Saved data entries

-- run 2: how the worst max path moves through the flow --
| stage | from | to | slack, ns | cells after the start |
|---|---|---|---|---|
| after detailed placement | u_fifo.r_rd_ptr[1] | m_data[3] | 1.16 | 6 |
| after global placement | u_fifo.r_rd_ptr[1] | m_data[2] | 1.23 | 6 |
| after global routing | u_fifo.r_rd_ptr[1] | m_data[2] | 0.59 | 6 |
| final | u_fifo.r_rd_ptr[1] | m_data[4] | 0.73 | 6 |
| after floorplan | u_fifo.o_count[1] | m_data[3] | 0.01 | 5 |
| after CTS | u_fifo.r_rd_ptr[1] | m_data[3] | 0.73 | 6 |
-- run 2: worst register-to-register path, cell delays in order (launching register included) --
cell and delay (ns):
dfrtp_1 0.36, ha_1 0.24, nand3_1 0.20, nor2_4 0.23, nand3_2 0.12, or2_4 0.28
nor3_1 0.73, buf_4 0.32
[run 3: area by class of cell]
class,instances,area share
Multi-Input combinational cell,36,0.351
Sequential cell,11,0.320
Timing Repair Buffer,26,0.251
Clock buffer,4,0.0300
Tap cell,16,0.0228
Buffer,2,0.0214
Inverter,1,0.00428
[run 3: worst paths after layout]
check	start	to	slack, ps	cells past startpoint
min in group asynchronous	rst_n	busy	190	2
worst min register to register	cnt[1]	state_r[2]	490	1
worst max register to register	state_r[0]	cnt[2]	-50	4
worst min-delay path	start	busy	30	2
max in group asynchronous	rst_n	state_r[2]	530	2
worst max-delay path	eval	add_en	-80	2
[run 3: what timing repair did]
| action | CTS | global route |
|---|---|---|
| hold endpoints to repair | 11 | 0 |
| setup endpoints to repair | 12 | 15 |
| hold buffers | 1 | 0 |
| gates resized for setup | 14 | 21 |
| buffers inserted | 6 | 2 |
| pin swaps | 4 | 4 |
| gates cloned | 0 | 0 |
## config.mk

```make
export PLATFORM = sky130hd
export DESIGN_NAME = gpr_read_sequencer
export DESIGN_NICKNAME = d
export VERILOG_FILES = /design/src/rtl/gpr_seq_pkg.sv /design/src/rtl/gpr_read_sequencer_capture.sv /design/src/rtl/gpr_read_sequencer.sv
export SDC_FILE = /design/constraint.sdc
export NUM_CORES = 1
export LEC_CHECK = 0
export ABC_AREA = 1
export CAP_MARGIN = 20
export CORE_AREA = 2 2 212 214
export DETAILED_ROUTE_END_ITERATION = 10
export DIE_AREA = 0 0 214 216
export PLACE_DENSITY = 0.74
export SLEW_MARGIN = 20
export SYNTH_ARGS = -nofsm -noshare
export SYNTH_HDL_FRONTEND = slang
export SYNTH_SLANG_ARGS = --single-unit
```

## constraint.sdc

```tcl
create_clock -name clk -period 1.74 [get_ports clk]
set_input_delay 0.261 -clock clk [delete_from_list [all_inputs] [get_ports clk]]
set_output_delay 0.261 -clock clk [all_outputs]
set_load 0.01 [all_outputs]
```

## EXERCISE
Among the entries above, find the line with "Tap cell,16,0.0228" and the line with "swaps | 4 | 4 |"; give again exactly these two lines and all lines between them.

## PROBLEM SOLUTION
Tap cell,16,0.0228
Buffer,2,0.0214
Inverter,1,0.00428
[run 3: worst paths after layout]
check	start	to	slack, ps	cells past startpoint
min in group asynchronous	rst_n	busy	190	2
worst min register to register	cnt[1]	state_r[2]	490	1
worst max register to register	state_r[0]	cnt[2]	-50	4
worst min-delay path	start	busy	30	2
max in group asynchronous	rst_n	state_r[2]	530	2
worst max-delay path	eval	add_en	-80	2
[run 3: what timing repair did]
| action | CTS | global route |
|---|---|---|
| hold endpoints to repair | 11 | 0 |
| setup endpoints to repair | 12 | 15 |
| hold buffers | 1 | 0 |
| gates resized for setup | 14 | 21 |
| buffers inserted | 6 | 2 |
| pin swaps | 4 | 4 |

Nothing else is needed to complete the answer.